#### AIM OF THE EXERCISE:
Reproduce exactly the lines that run from the start of the records below to the line with "reorder buffer entry", inclusive.
== EXCERPTED DATA
### src/ooo_pkg.sv
// shared widths and tag counts for the out-of-order response station
// packed structs for response beats, buffer entries, get replies and egress
`default_nettype none

package ooo_pkg;

    // tag 0 is reserved and never handed out
    localparam int TAG_NUM     = 16;
    localparam int TAG_W       = $clog2(TAG_NUM);
    localparam int QUEUE_NUM   = 4;
    localparam int QUEUE_W     = $clog2(QUEUE_NUM);
    localparam int RESP_DATA_W = 16;
    localparam int SLOT_DATA_W = 32;

    // tagged response from the resource
    typedef struct packed {
        logic [TAG_W-1:0]       tag;
        logic [RESP_DATA_W-1:0] data;
    } resp_beat_t;

    // one reorder buffer entry
    typedef struct packed {
        logic                   valid;
        logic [RESP_DATA_W-1:0] data;
    } rob_entry_t;

    // write into the reorder buffer
    typedef struct packed {
        logic [TAG_W-1:0] tag;
        rob_entry_t       entry;
    } rob_wr_t;

    // queue head reply from the reservation station
    typedef struct packed {
        logic             empty;
        logic [TAG_W-1:0] tag;
    } get_resp_t;

    // one released beat
    typedef struct packed {
        logic [QUEUE_W-1:0]     queue;
        logic [RESP_DATA_W-1:0] resp_data;
        logic [SLOT_DATA_W-1:0] slot_data;
    } egress_t;

endpackage

`default_nettype wire

### src/tag_pool.sv
// free-tag FIFO, filled by a sweep after reset and refilled by released tags
// tag-to-queue table written on allocation
`timescale 1ns/1ps
`default_nettype none

module tag_pool import ooo_pkg::*; (
    input  logic               clk,
    input  logic               rst,
    output logic               alloc_valid,
    output logic [TAG_W-1:0]   alloc_tag,
    input  logic [QUEUE_W-1:0] alloc_queue,
    input  logic               alloc_ready,
    input  logic [TAG_W-1:0]   map_tag,
    output logic [QUEUE_W-1:0] map_queue,
    input  logic               free_valid,
    input  logic [TAG_W-1:0]   free_tag
);

    logic [TAG_W-1:0]   fifo_mem [TAG_NUM];
    logic [QUEUE_W-1:0] map_table [TAG_NUM];
    logic [TAG_W-1:0]   wr_ptr;
    logic [TAG_W-1:0]   rd_ptr;
    logic [TAG_W:0]     fill;
    logic               sweep_active;
    logic [TAG_W-1:0]   sweep_tag;
    logic               push;
    logic               pop;
    logic [TAG_W-1:0]   push_tag;

    // no tag is out during the sweep so no free can collide with it
    assign push     = sweep_active | free_valid;
    assign push_tag = sweep_active ? sweep_tag : free_tag;

    assign alloc_valid = !sweep_active && (fill != '0);
    assign alloc_tag   = fifo_mem[rd_ptr];
    assign pop         = alloc_valid && alloc_ready;

    assign map_queue = map_table[map_tag];

    // sweep tags 1 .. TAG_NUM-1, one per cycle
    always_ff @(posedge clk or posedge rst) begin
        if (rst) begin
            sweep_active <= 1'b1;
            sweep_tag    <= TAG_W'(1);
        end else if (sweep_active) begin
            if (sweep_tag == TAG_W'(TAG_NUM - 1)) begin
                sweep_active <= 1'b0;
            end
            sweep_tag <= sweep_tag + TAG_W'(1);
        end
    end

    // pointers wrap at the power-of-two depth
    always_ff @(posedge clk or posedge rst) begin
        if (rst) begin
            wr_ptr <= '0;
            rd_ptr <= '0;
            fill   <= '0;
        end else begin
            if (push) begin
                wr_ptr <= wr_ptr + TAG_W'(1);
            end
            if (pop) begin
                rd_ptr <= rd_ptr + TAG_W'(1);
            end
            if (push && !pop) begin
                fill <= fill + (TAG_W+1)'(1);
            end else if (pop && !push) begin
                fill <= fill - (TAG_W+1)'(1);
            end
        end
    end

    always_ff @(posedge clk) begin
        if (push) begin
            fifo_mem[wr_ptr] <= push_tag;
        end
        // bind the tag to its queue in the allocation cycle
        if (pop) begin
            map_table[alloc_tag] <= alloc_queue;
        end
    end

endmodule

`default_nettype wire

### src/resp_capture.sv
// one-entry holding stage for tagged responses
// writes the reorder buffer, then wakes the queue that owns the tag
`timescale 1ns/1ps
`default_nettype none

module resp_capture import ooo_pkg::*; (
    input  logic               clk,
    input  logic               rst,
    input  logic               resp_valid,
    input  resp_beat_t         resp,
    output logic               resp_ready,
    output logic [TAG_W-1:0]   map_tag,
    input  logic [QUEUE_W-1:0] map_queue,
    output logic               cap_wr_valid,
    output rob_wr_t            cap_wr,
    input  logic               cap_wr_ready,
    output logic               wake_valid,
    output logic [QUEUE_W-1:0] wake_queue,
    input  logic               wake_ready
);

    typedef enum logic [1:0] {
        CAP_EMPTY,
        CAP_WRITE,
        CAP_WAKE
    } cap_phase_e;

    cap_phase_e         phase;
    resp_beat_t         hold_beat;
    logic [QUEUE_W-1:0] hold_queue;

    // table lookup happens in the accept cycle
    assign map_tag    = resp.tag;
    assign resp_ready = (phase == CAP_EMPTY);

    assign cap_wr_valid = (phase == CAP_WRITE);
    assign cap_wr       = '{tag: hold_beat.tag, entry: '{valid: 1'b1, data: hold_beat.data}};

    assign wake_valid = (phase == CAP_WAKE);
    assign wake_queue = hold_queue;

    always_ff @(posedge clk or posedge rst) begin
        if (rst) begin
            phase <= CAP_EMPTY;
        end else begin
            case (phase)
                CAP_EMPTY: if (resp_valid) phase <= CAP_WRITE;
                CAP_WRITE: if (cap_wr_ready) phase <= CAP_WAKE;
                CAP_WAKE:  if (wake_ready) phase <= CAP_EMPTY;
                default:   phase <= CAP_EMPTY;
            endcase
        end
    end

    always_ff @(posedge clk) begin
        if (resp_valid && resp_ready) begin
            hold_beat  <= resp;
            hold_queue <= map_queue;
        end
    end

endmodule

`default_nettype wire

### src/reorder_buffer.sv
// tag-indexed response store with one combinational read port
// fixed-priority write arbiter, clear requests ahead of captures
`timescale 1ns/1ps
`default_nettype none

module reorder_buffer import ooo_pkg::*; (
    input  logic             clk,
    input  logic             rst,
    input  logic             cap_wr_valid,
    input  rob_wr_t          cap_wr,
    output logic             cap_wr_ready,
    input  logic             clr_wr_valid,
    input  rob_wr_t          clr_wr,
    output logic             clr_wr_ready,
    input  logic [TAG_W-1:0] rob_rd_tag,
    output rob_entry_t       rob_rd
);

    logic [TAG_NUM-1:0]     valid_q;
    logic [RESP_DATA_W-1:0] data_mem [TAG_NUM];

    // grant bit 0 for the clear port and bit 1 for the capture port
    logic [1:0] req;
    logic [1:0] gnt;
    logic       wr_en;
    rob_wr_t    wr;

    assign req = {cap_wr_valid, clr_wr_valid};

    always_comb begin
        gnt = 2'b00;
        if (req[0]) begin
            gnt = 2'b01;
        end else if (req[1]) begin
            gnt = 2'b10;
        end
    end

    // clear always wins and capture waits while a clear is pending
    assign clr_wr_ready = 1'b1;
    assign cap_wr_ready = !req[0];

    assign wr_en = |gnt;
    assign wr    = gnt[0] ? clr_wr : cap_wr;

    always_ff @(posedge clk or posedge rst) begin
        if (rst) begin
            valid_q <= '0;
        end else if (wr_en) begin
            valid_q[wr.tag] <= wr.entry.valid;
        end
    end

    always_ff @(posedge clk) begin
        if (wr_en) begin
            data_mem[wr.tag] <= wr.entry.data;
        end
    end

    assign rob_rd = '{valid: valid_q[rob_rd_tag], data: data_mem[rob_rd_tag]};

endmodule

`default_nettype wire

### src/egress_sequencer.sv
// per-queue release FSM: get head, judge buffer entry, clear, dequeue
// emits one egress beat per released tag and returns the tag to the pool
`timescale 1ns/1ps
`default_nettype none

module egress_sequencer import ooo_pkg::*; (
    input  logic                   clk,
    input  logic                   rst,
    input  logic                   wake_valid,
    input  logic [QUEUE_W-1:0]     wake_queue,
    output logic                   wake_ready,
    output logic                   get_req_valid,
    output logic [QUEUE_W-1:0]     get_req_queue,
    input  logic                   get_req_ready,
    input  logic                   get_resp_valid,
    input  get_resp_t              get_resp,
    output logic                   get_resp_ready,
    output logic [TAG_W-1:0]       rob_rd_tag,
    input  rob_entry_t             rob_rd,
    output logic                   deq_req_valid,
    output logic [QUEUE_W-1:0]     deq_req_queue,
    input  logic                   deq_req_ready,
    input  logic                   deq_resp_valid,
    input  logic [SLOT_DATA_W-1:0] deq_resp_data,
    output logic                   deq_resp_ready,
    output logic                   egress_valid,
    output egress_t                egress,
    input  logic                   egress_ready,
    output logic                   clr_wr_valid,
    output rob_wr_t                clr_wr,
    input  logic                   clr_wr_ready,
    output logic                   free_valid,
    output logic [TAG_W-1:0]       free_tag
);

    typedef enum logic [2:0] {
        SEQ_IDLE,
        SEQ_GET_REQ,
        SEQ_GET_RESP,
        SEQ_JUDGE,
        SEQ_CLEAR,
        SEQ_DEQ_REQ,
        SEQ_DEQ_DATA
    } seq_state_e;

    seq_state_e             state;
    seq_state_e             state_d;
    logic [QUEUE_W-1:0]     queue_q;
    logic [TAG_W-1:0]       head_tag;
    logic [RESP_DATA_W-1:0] res_data;
    logic                   egress_done;

    // handshake-level outputs decoded from the state
    assign wake_ready     = (state == SEQ_IDLE);
    assign get_req_valid  = (state == SEQ_GET_REQ);
    assign get_resp_ready = (state == SEQ_GET_RESP);
    assign clr_wr_valid   = (state == SEQ_CLEAR);
    assign deq_req_valid  = (state == SEQ_DEQ_REQ);

    // dequeue reply passes straight through to egress
    assign deq_resp_ready = (state == SEQ_DEQ_DATA) && egress_ready;
    assign egress_valid   = (state == SEQ_DEQ_DATA) && deq_resp_valid;
    assign egress_done    = egress_valid && egress_ready;

    assign get_req_queue = queue_q;
    assign deq_req_queue = queue_q;
    assign rob_rd_tag    = head_tag;

    assign clr_wr = '{tag: head_tag, entry: '{valid: 1'b0, data: '0}};
    assign egress = '{queue: queue_q, resp_data: res_data, slot_data: deq_resp_data};

    // tag goes back to the pool with the beat
    assign free_valid = egress_done;
    assign free_tag   = head_tag;

    always_comb begin
        state_d = state;
        case (state)
            SEQ_IDLE: begin
                if (wake_valid) begin
                    state_d = SEQ_GET_REQ;
                end
            end
            SEQ_GET_REQ: begin
                if (get_req_ready) begin
                    state_d = SEQ_GET_RESP;
                end
            end
            SEQ_GET_RESP: begin
                if (get_resp_valid) begin
                    state_d = get_resp.empty ? SEQ_IDLE : SEQ_JUDGE;
                end
            end
            SEQ_JUDGE: begin
                // head not back yet so its own wake retries the queue
                state_d = rob_rd.valid ? SEQ_CLEAR : SEQ_IDLE;
            end
            SEQ_CLEAR: begin
                if (clr_wr_ready) begin
                    state_d = SEQ_DEQ_REQ;
                end
            end
            SEQ_DEQ_REQ: begin
                if (deq_req_ready) begin
                    state_d = SEQ_DEQ_DATA;
                end
            end
            SEQ_DEQ_DATA: begin
                if (egress_done) begin
                    state_d = SEQ_GET_REQ;
                end
            end
            default: state_d = SEQ_IDLE;
        endcase
    end

    always_ff @(posedge clk or posedge rst) begin
        if (rst) begin
            state <= SEQ_IDLE;
        end else begin
            state <= state_d;
        end
    end

    // queue, head tag and resource data for the current pass
    always_ff @(posedge clk) begin
        if (wake_valid && wake_ready) begin
            queue_q <= wake_queue;
        end
        if (get_resp_valid && get_resp_ready) begin
            head_tag <= get_resp.tag;
        end
        if (state == SEQ_JUDGE) begin
            res_data <= rob_rd.data;
        end
    end

endmodule

`default_nettype wire

### src/ooo_station.sv
// top level of the out-of-order response station
// tag pool, response capture, reorder buffer and egress sequencer
`timescale 1ns/1ps
`default_nettype none

module ooo_station import ooo_pkg::*; (
    input  logic                   clk,
    input  logic                   rst,
    output logic                   alloc_valid,
    output logic [TAG_W-1:0]       alloc_tag,
    input  logic [QUEUE_W-1:0]     alloc_queue,
    input  logic                   alloc_ready,
    input  logic                   resp_valid,
    input  resp_beat_t             resp,
    output logic                   resp_ready,
    output logic                   get_req_valid,
    output logic [QUEUE_W-1:0]     get_req_queue,
    input  logic                   get_req_ready,
    input  logic                   get_resp_valid,
    input  get_resp_t              get_resp,
    output logic                   get_resp_ready,
    output logic                   deq_req_valid,
    output logic [QUEUE_W-1:0]     deq_req_queue,
    input  logic                   deq_req_ready,
    input  logic                   deq_resp_valid,
    input  logic [SLOT_DATA_W-1:0] deq_resp_data,
    output logic                   deq_resp_ready,
    output logic                   egress_valid,
    output egress_t                egress,
    input  logic                   egress_ready
);

    logic [TAG_W-1:0]   map_tag;
    logic [QUEUE_W-1:0] map_queue;
    logic               cap_wr_valid;
    rob_wr_t            cap_wr;
    logic               cap_wr_ready;
    logic               clr_wr_valid;
    rob_wr_t            clr_wr;
    logic               clr_wr_ready;
    logic               wake_valid;
    logic [QUEUE_W-1:0] wake_queue;
    logic               wake_ready;
    logic [TAG_W-1:0]   rob_rd_tag;
    rob_entry_t         rob_rd;
    logic               free_valid;
    logic [TAG_W-1:0]   free_tag;

    tag_pool i_tag_pool (
        .clk         (clk),
        .rst         (rst),
        .alloc_valid (alloc_valid),
        .alloc_tag   (alloc_tag),
        .alloc_queue (alloc_queue),
        .alloc_ready (alloc_ready),
        .map_tag     (map_tag),
        .map_queue   (map_queue),
        .free_valid  (free_valid),
        .free_tag    (free_tag)
    );

    resp_capture i_resp_capture (
        .clk          (clk),
        .rst          (rst),
        .resp_valid   (resp_valid),
        .resp         (resp),
        .resp_ready   (resp_ready),
        .map_tag      (map_tag),
        .map_queue    (map_queue),
        .cap_wr_valid (cap_wr_valid),
        .cap_wr       (cap_wr),
        .cap_wr_ready (cap_wr_ready),
        .wake_valid   (wake_valid),
        .wake_queue   (wake_queue),
        .wake_ready   (wake_ready)
    );

    reorder_buffer i_reorder_buffer (
        .clk          (clk),
        .rst          (rst),
        .cap_wr_valid (cap_wr_valid),
        .cap_wr       (cap_wr),
        .cap_wr_ready (cap_wr_ready),
        .clr_wr_valid (clr_wr_valid),
        .clr_wr       (clr_wr),
        .clr_wr_ready (clr_wr_ready),
        .rob_rd_tag   (rob_rd_tag),
        .rob_rd       (rob_rd)
    );

    egress_sequencer i_egress_sequencer (
        .clk            (clk),
        .rst            (rst),
        .wake_valid     (wake_valid),
        .wake_queue     (wake_queue),
        .wake_ready     (wake_ready),
        .get_req_valid  (get_req_valid),
        .get_req_queue  (get_req_queue),
        .get_req_ready  (get_req_ready),
        .get_resp_valid (get_resp_valid),
        .get_resp       (get_resp),
        .get_resp_ready (get_resp_ready),
        .rob_rd_tag     (rob_rd_tag),
        .rob_rd         (rob_rd),
        .deq_req_valid  (deq_req_valid),
        .deq_req_queue  (deq_req_queue),
        .deq_req_ready  (deq_req_ready),
        .deq_resp_valid (deq_resp_valid),
        .deq_resp_data  (deq_resp_data),
        .deq_resp_ready (deq_resp_ready),
        .egress_valid   (egress_valid),
        .egress         (egress),
        .egress_ready   (egress_ready),
        .clr_wr_valid   (clr_wr_valid),
        .clr_wr         (clr_wr),
        .clr_wr_ready   (clr_wr_ready),
        .free_valid     (free_valid),
        .free_tag       (free_tag)
    );

endmodule

`default_nettype wire

### config.mk
export PLATFORM = sky130hd
export DESIGN_NAME = ooo_station
export DESIGN_NICKNAME = d
export VERILOG_FILES = /design/src/ooo_pkg.sv /design/src/tag_pool.sv /design/src/resp_capture.sv /design/src/reorder_buffer.sv /design/src/egress_sequencer.sv /design/src/ooo_station.sv
export SDC_FILE = /design/constraint.sdc
export NUM_CORES = 1
export LEC_CHECK = 0
export BUFFER_PORTS_ARGS = -buffer_cell sky130_fd_sc_hd__buf_4
export CAP_MARGIN = 30
export CORE_MARGIN = 4
export CORE_UTILIZATION = 30
export DETAILED_ROUTE_END_ITERATION = 10
export PLACE_DENSITY = 0.51
export SLEW_MARGIN = 10
export SYNTH_ARGS = -nofsm -noshare
export SYNTH_HDL_FRONTEND = slang
export SYNTH_SLANG_ARGS = --single-unit
### constraint.sdc
create_clock -name clk -period 3.7 [get_ports clk]
set_input_delay 0.37 -clock clk [delete_from_list [all_inputs] [get_ports clk]]
set_output_delay 0.37 -clock clk [all_outputs]
set_load 0.02 [all_outputs]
====
#### THE COMPLETED TASK:
### src/ooo_pkg.sv
// shared widths and tag counts for the out-of-order response station
// packed structs for response beats, buffer entries, get replies and egress
`default_nettype none

package ooo_pkg;

    // tag 0 is reserved and never handed out
    localparam int TAG_NUM     = 16;
    localparam int TAG_W       = $clog2(TAG_NUM);
    localparam int QUEUE_NUM   = 4;
    localparam int QUEUE_W     = $clog2(QUEUE_NUM);
    localparam int RESP_DATA_W = 16;
    localparam int SLOT_DATA_W = 32;

    // tagged response from the resource
    typedef struct packed {
        logic [TAG_W-1:0]       tag;
        logic [RESP_DATA_W-1:0] data;
    } resp_beat_t;

    // one reorder buffer entry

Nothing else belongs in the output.